*Directions:* Below are lines of data, and only some are wanted. Please repeat exactly those from the line that has "inverters | 515 | 2.61" through the line that has "buf+inv,4,0.63".

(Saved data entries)
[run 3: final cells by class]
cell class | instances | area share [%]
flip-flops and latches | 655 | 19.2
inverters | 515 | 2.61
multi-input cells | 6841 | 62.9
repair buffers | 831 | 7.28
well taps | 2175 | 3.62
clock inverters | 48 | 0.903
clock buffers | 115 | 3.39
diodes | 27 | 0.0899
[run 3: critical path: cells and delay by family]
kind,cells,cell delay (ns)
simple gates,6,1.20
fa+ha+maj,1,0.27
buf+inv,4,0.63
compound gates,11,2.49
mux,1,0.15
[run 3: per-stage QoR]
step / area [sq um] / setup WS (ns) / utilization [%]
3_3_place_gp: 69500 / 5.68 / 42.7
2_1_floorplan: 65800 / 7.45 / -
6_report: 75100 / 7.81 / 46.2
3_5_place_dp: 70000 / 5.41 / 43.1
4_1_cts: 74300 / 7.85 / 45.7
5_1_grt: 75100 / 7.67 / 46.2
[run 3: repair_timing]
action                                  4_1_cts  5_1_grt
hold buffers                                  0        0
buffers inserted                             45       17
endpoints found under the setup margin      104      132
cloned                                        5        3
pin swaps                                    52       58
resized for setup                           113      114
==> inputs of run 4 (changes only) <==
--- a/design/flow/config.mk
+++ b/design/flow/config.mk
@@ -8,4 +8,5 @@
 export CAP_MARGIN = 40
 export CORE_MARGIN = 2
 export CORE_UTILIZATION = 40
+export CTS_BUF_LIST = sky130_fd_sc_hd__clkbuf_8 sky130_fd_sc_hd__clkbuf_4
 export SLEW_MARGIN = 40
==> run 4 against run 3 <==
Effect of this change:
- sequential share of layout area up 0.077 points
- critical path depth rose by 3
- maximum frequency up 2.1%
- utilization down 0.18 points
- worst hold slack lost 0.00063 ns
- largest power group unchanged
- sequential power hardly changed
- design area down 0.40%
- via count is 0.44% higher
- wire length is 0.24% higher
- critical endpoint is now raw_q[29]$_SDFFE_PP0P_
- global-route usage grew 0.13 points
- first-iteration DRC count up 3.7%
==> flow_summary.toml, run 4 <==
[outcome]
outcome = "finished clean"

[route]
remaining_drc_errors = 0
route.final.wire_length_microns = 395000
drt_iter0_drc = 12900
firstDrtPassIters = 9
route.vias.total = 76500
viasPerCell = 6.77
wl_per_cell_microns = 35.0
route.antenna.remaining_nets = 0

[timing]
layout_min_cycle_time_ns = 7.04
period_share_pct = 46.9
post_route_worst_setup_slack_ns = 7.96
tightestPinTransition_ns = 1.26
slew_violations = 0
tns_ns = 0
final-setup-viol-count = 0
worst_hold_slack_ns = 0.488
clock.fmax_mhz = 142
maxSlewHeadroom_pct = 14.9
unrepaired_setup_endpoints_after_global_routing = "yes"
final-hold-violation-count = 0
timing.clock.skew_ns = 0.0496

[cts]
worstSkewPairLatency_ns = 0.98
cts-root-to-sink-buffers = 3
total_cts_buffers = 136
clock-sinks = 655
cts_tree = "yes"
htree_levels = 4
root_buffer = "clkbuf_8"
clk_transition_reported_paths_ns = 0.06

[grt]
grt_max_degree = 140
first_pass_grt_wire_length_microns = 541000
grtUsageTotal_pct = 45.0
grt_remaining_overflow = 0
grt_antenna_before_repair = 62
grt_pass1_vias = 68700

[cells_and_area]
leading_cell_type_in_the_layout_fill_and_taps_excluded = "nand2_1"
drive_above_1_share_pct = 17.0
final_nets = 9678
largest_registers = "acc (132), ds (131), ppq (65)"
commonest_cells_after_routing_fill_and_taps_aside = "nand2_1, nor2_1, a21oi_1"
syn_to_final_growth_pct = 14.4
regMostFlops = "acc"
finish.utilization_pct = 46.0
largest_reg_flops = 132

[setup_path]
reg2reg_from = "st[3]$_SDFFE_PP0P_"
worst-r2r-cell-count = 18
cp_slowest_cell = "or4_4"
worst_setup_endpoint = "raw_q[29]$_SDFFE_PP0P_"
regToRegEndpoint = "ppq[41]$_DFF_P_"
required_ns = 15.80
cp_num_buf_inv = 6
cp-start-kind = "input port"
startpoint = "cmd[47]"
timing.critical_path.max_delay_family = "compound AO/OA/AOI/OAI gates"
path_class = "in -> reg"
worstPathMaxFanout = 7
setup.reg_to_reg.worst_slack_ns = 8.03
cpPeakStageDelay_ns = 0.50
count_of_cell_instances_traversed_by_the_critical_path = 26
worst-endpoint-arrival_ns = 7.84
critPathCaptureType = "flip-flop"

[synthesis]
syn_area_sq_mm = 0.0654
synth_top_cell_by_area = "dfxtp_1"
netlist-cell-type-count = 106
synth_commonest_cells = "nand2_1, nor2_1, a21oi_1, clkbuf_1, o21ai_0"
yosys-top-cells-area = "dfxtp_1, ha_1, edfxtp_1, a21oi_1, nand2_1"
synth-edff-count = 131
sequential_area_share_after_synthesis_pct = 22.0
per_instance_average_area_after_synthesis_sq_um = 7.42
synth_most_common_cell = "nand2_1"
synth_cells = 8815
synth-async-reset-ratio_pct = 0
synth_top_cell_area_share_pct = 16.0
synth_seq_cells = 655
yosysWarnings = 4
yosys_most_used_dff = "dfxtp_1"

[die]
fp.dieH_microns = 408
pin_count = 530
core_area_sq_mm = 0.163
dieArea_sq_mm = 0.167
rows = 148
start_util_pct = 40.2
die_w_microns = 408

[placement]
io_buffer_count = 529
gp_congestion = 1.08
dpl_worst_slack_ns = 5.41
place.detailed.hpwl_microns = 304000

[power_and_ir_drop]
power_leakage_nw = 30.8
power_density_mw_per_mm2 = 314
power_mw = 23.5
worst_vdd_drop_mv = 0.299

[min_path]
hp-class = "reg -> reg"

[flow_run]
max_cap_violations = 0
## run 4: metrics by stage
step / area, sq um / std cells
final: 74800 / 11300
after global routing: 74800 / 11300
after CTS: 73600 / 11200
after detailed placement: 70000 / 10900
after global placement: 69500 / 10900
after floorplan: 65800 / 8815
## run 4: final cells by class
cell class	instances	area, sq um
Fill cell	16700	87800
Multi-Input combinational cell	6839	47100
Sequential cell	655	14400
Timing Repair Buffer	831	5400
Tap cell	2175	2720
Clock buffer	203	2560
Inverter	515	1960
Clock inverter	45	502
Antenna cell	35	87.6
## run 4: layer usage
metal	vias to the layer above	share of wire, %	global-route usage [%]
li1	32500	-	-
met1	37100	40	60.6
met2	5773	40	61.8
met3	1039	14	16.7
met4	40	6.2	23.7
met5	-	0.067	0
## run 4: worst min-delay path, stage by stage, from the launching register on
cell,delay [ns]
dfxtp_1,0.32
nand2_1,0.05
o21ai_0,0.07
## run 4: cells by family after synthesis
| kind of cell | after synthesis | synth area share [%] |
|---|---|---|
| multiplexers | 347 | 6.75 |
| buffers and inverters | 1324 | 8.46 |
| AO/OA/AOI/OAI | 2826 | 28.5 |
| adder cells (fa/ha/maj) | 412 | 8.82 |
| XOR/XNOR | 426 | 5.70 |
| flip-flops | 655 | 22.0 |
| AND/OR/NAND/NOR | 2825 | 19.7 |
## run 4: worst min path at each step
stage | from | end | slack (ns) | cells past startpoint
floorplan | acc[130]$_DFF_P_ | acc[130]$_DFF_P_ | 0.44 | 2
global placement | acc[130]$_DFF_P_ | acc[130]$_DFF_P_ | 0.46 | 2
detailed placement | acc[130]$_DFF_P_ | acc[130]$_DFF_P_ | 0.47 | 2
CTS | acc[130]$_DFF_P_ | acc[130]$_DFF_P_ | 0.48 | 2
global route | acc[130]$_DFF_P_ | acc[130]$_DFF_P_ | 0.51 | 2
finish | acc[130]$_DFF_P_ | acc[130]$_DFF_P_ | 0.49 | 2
Context: an optimization exercise on an open-source flow, tuned for small area and a short achievable clock period. The choices shown serve that exercise and are no tape-out recipe.
Where RTL was checked, it was by simulation tests only, not by an equivalence proof against the original.
The RTL of runs 4 to 6 was laid out without a check of its function.
Power is estimated from default activity; no workload was simulated.

### design/flow/design.v
module link_engine (
    input  wire        clk,
    input  wire        role,           
    input  wire        op_valid,
    input  wire [11:0] op,
    output wire        op_ready,
    output reg         rsp_ok,
    output reg  [7:0]  rsp_data,
    output reg         line_req_out,
    output reg         line_dc_out
);
    localparam integer N = 50;
    localparam [2:0] S_IDLE = 3'd0,    
                     S_RS   = 3'd1,    
                     S_RC   = 3'd2,    
                     S_RCA  = 3'd3,    
                     S_RDY  = 3'd4,    
                     S_DTX  = 3'd5,    
                     S_DCF  = 3'd6,    
                     S_DCA  = 3'd7;    
    assign op_ready = 1'b1;
    reg [2:0]     ls;
    reg [8*N-1:0] txm;                  
    reg [8*N-1:0] rxm;
    reg [4:0]     tx_wh, rx_wh;         
    reg [9:0]     tx_wl, rx_wl;         
    reg [4:0]     tx_rh, rx_rh;         
    reg [9:0]     tx_rl, rx_rl;         
    reg           tx_ne, tx_full, rx_ne, rx_full;
    reg [2:0]     tx_idx, rx_idx;
    reg [7:0]     tx_byte;              
    reg [6:0]     rx_sh;                
    wire [7:0] tx_head, rx_head;
    wire       tx_wr_to_rd, tx_rd_to_wr, rx_wr_to_rd, rx_rd_to_wr;
    genvar s;
    generate
        for (s = 0; s < N; s = s + 1) begin : g_slot
            always @(posedge clk) begin
                if (!tx_full && !(tx_wh[s / 10] | tx_wl[s % 10]))
                    txm[8*s +: 8] <= op[7:0];
                if (!rx_full && !(rx_wh[s / 10] | rx_wl[s % 10]))
                    rxm[8*s +: 8] <= {op[0], rx_sh};
            end
        end
    endgenerate
    le_head_mux tx_mux (.rh(tx_rh), .rl(tx_rl), .m(txm), .head(tx_head));
    le_head_mux rx_mux (.rh(rx_rh), .rl(rx_rl), .m(rxm), .head(rx_head));
    le_ptr_cmp tx_cmp (.wh(tx_wh), .wl(tx_wl), .rh(tx_rh), .rl(tx_rl),
                       .wr_next_is_rd(tx_wr_to_rd), .rd_next_is_wr(tx_rd_to_wr));
    le_ptr_cmp rx_cmp (.wh(rx_wh), .wl(rx_wl), .rh(rx_rh), .rl(rx_rl),
                       .wr_next_is_rd(rx_wr_to_rd), .rd_next_is_wr(rx_rd_to_wr));
    wire tx_pending = (tx_idx != 3'd7) || tx_ne;
    wire is_init  = op_valid && (op[11:8] == 4'b0000);
    wire is_send  = op_valid && (op[11:8] == 4'b0001);
    wire is_recv  = op_valid && (op[11:8] == 4'b0010);
    wire is_avail = op_valid && (op[11:8] == 4'b0011);
    wire ev_rqf   = op_valid && (op[11:8] == 4'b1000);
    wire ev_rqr   = op_valid && (op[11:8] == 4'b1001);
    wire ev_dcf   = op_valid && (op[11:8] == 4'b1010);
    wire ev_dcr   = op_valid && (op[11:8] == 4'b1011);
    wire t1 = ev_dcf && ls == S_RS;
    wire t2 = ev_dcr && ls == S_RCA;
    wire t3 = ev_dcf && ls == S_DTX;
    wire t4 = ev_dcr && ls == S_DCA;
    wire t5 = ev_rqf && ls == S_IDLE;
    wire t6 = ev_rqf && ls == S_RS && role;
    wire t7 = ev_rqr && ls == S_RC;
    wire t8 = ev_rqf && ls == S_RDY;
    wire t9 = ev_rqr && ls == S_DCF;
    wire tx_enq = is_send && !tx_full;
    wire tx_deq = t2 && tx_idx == 3'd7 && tx_ne;
    wire rx_enq = t8 && rx_idx == 3'd6 && !rx_full;
    wire rx_deq = is_recv && rx_ne;
    wire [2:0] tx_idx_inc = tx_idx + 3'd1;
    wire       tx_bit = (tx_idx == 3'd7) ? (tx_ne && tx_byte[0]) : tx_byte[tx_idx_inc];
    always @(posedge clk) begin
        rsp_ok   <= is_init || tx_enq || ((is_recv || is_avail) && rx_ne);
        rsp_data <= rx_deq ? rx_head : 8'h00;
        if (is_init) begin
            ls           <= S_IDLE;
            line_req_out <= 1'b1;
            line_dc_out  <= 1'b1;
        end else if (tx_enq && !tx_ne && ls == S_IDLE) begin
            ls           <= S_RS;
            line_req_out <= 1'b0;
        end else if (t1) begin
            ls           <= S_RCA;
            line_req_out <= 1'b1;
        end else if (t2) begin
            ls           <= S_DTX;
            line_req_out <= 1'b0;
            line_dc_out  <= tx_bit;
        end else if (t3) begin
            ls           <= S_DCA;
            line_req_out <= 1'b1;
            line_dc_out  <= 1'b1;
        end else if (t5 || t6) begin
            ls           <= S_RC;
            line_req_out <= 1'b1;
            line_dc_out  <= 1'b0;
        end else if (t7) begin
            ls           <= S_RDY;
            line_dc_out  <= 1'b1;
        end else if (t8) begin
            ls           <= S_DCF;
            line_dc_out  <= 1'b0;
        end else if (t4 || t9) begin
            line_dc_out  <= 1'b1;
            if (tx_pending) begin
                ls           <= S_RS;
                line_req_out <= 1'b0;
            end else begin
                ls           <= S_IDLE;
            end
        end
        if (is_init) begin
            tx_ne   <= 1'b0;
            tx_full <= 1'b0;
            tx_idx  <= 3'd7;
        end else if (tx_enq) begin
            tx_ne   <= 1'b1;
            tx_full <= tx_wr_to_rd;
        end else if (t2) begin
            if (tx_idx != 3'd7)
                tx_idx <= tx_idx_inc;
            else if (tx_ne) begin
                tx_idx  <= 3'd0;
                tx_full <= 1'b0;
                tx_ne   <= !tx_rd_to_wr;
            end
        end
        if (tx_idx == 3'd7)
            tx_byte <= tx_ne ? tx_head : op[7:0];
        if (is_init) begin
            rx_ne   <= 1'b0;
            rx_full <= 1'b0;
            rx_idx  <= 3'd7;
        end else if (t8) begin
            rx_idx <= rx_idx + 3'd1;
            if (rx_enq) begin
                rx_ne   <= 1'b1;
                rx_full <= rx_wr_to_rd;
            end
        end else if (rx_deq) begin
            rx_full <= 1'b0;
            rx_ne   <= !rx_rd_to_wr;
        end
        if (t8)
            rx_sh <= {op[0], rx_sh[6:1]};
        if (is_init) begin
            tx_wl <= 10'h3FE;  tx_wh <= 5'h1E;
            tx_rl <= 10'h001;  tx_rh <= 5'h01;
            rx_wl <= 10'h3FE;  rx_wh <= 5'h1E;
            rx_rl <= 10'h001;  rx_rh <= 5'h01;
        end else begin
            if (tx_enq) begin
                tx_wl <= {tx_wl[8:0], tx_wl[9]};
                if (!tx_wl[9]) tx_wh <= {tx_wh[3:0], tx_wh[4]};
            end
            if (tx_deq) begin
                tx_rl <= {tx_rl[8:0], tx_rl[9]};
                if (tx_rl[9]) tx_rh <= {tx_rh[3:0], tx_rh[4]};
            end
            if (rx_enq) begin
                rx_wl <= {rx_wl[8:0], rx_wl[9]};
                if (!rx_wl[9]) rx_wh <= {rx_wh[3:0], rx_wh[4]};
            end
            if (rx_deq) begin
                rx_rl <= {rx_rl[8:0], rx_rl[9]};
                if (rx_rl[9]) rx_rh <= {rx_rh[3:0], rx_rh[4]};
            end
        end
    end
endmodule
module le_head_mux (
    input  wire [4:0]   rh,
    input  wire [9:0]   rl,
    input  wire [399:0] m,
    output wire [7:0]   head
);
    wire [49:0]  nsel;               
    wire [199:0] y;                  
    genvar g, b;
    generate
        for (g = 0; g < 50; g = g + 1) begin : g_sel
            assign nsel[g] = ~(rh[g / 10] & rl[g % 10]);
        end
        for (g = 0; g < 25; g = g + 1) begin : g_pair
            for (b = 0; b < 8; b = b + 1) begin : g_bit
                le_oai22 u (.a1(nsel[2*g]),   .a2(m[16*g + b]),
                            .b1(nsel[2*g+1]), .b2(m[16*g + 8 + b]),
                            .y(y[8*g + b]));
            end
        end
        for (b = 0; b < 8; b = b + 1) begin : g_and
            wire [24:0] col;
            for (g = 0; g < 25; g = g + 1) begin : g_c
                assign col[g] = y[8*g + b];
            end
            assign head[b] = ~|col;
        end
    endgenerate
endmodule
module le_ptr_cmp (
    input  wire [4:0] wh,
    input  wire [9:0] wl,
    input  wire [4:0] rh,
    input  wire [9:0] rl,
    output wire       wr_next_is_rd,
    output wire       rd_next_is_wr
);
    wire [9:0] wl_n = {wl[8:0], wl[9]};
    wire [9:0] rl_n = {rl[8:0], rl[9]};
    wire [4:0] wh_n = wl[9] ? wh : {wh[3:0], wh[4]};
    wire [4:0] rh_n = rl[9] ? {rh[3:0], rh[4]} : rh;
    assign wr_next_is_rd = |(~wl_n & rl) & |(~wh_n & rh);
    assign rd_next_is_wr = |(rl_n & ~wl) & |(rh_n & ~wh);
endmodule
module le_oai22 (
    input  wire a1, a2, b1, b2,
    output wire y
);
    assign y = ~((a1 | a2) & (b1 | b2));
endmodule
### design/flow/standard.sh
#!/bin/bash
# synth_recipe.tcl (not shown) runs the flow's synth.tcl, then flattens the netlist and writes it again
# the make line also repeats each setting of config.mk as NAME=value (left out here)
make -C /OpenROAD-flow-scripts/flow DESIGN_CONFIG=/design/flow/config.mk WORK_HOME=/design/flow/orfs CLKGATE_MAP_FILE= SYNTH_SCRIPT=/design/flow/synth_recipe.tcl "${@:-finish}"
### design/flow/constraint.sdc
create_clock -name core_clock -period 5.0 [get_ports {clk}]
set_input_delay 1.0000 -clock core_clock [delete_from_list [all_inputs] [get_ports {clk}]]
set_output_delay 1.0000 -clock core_clock [all_outputs]
set_load 0.01 [all_outputs]
### design/flow/config.mk
export PLATFORM = sky130hd
export DESIGN_NAME = link_engine
export DESIGN_NICKNAME = link_engine
export VERILOG_FILES = /design/flow/design.v
export SDC_FILE = /design/flow/constraint.sdc
export NUM_CORES = 4
export LEC_CHECK = 0
export CAP_MARGIN = 20
export CORE_MARGIN = 2
export CORE_UTILIZATION = 70
export CTS_BUF_LIST = sky130_fd_sc_hd__clkbuf_16
export CTS_CLUSTER_DIAMETER = 80
export CTS_CLUSTER_SIZE = 30
export SETUP_SLACK_MARGIN = 2.8
export SLEW_MARGIN = 20
export SYNTH_HIERARCHICAL = 1
export SYNTH_MINIMUM_KEEP_SIZE = 0
### design/flow/flow/run.sh
#!/bin/bash
# Standard ORFS layout, with the port buffers made from buf_4 cells instead
# of the buffer that buffer_ports picks by default.
set -euo pipefail
bash standard.sh "BUFFER_PORTS_ARGS=-buffer_cell sky130_fd_sc_hd__buf_4" finish > orfs_make.log 2>&1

*Expected answer:*
inverters | 515 | 2.61
multi-input cells | 6841 | 62.9
repair buffers | 831 | 7.28
well taps | 2175 | 3.62
clock inverters | 48 | 0.903
clock buffers | 115 | 3.39
diodes | 27 | 0.0899
[run 3: critical path: cells and delay by family]
kind,cells,cell delay (ns)
simple gates,6,1.20
fa+ha+maj,1,0.27
buf+inv,4,0.63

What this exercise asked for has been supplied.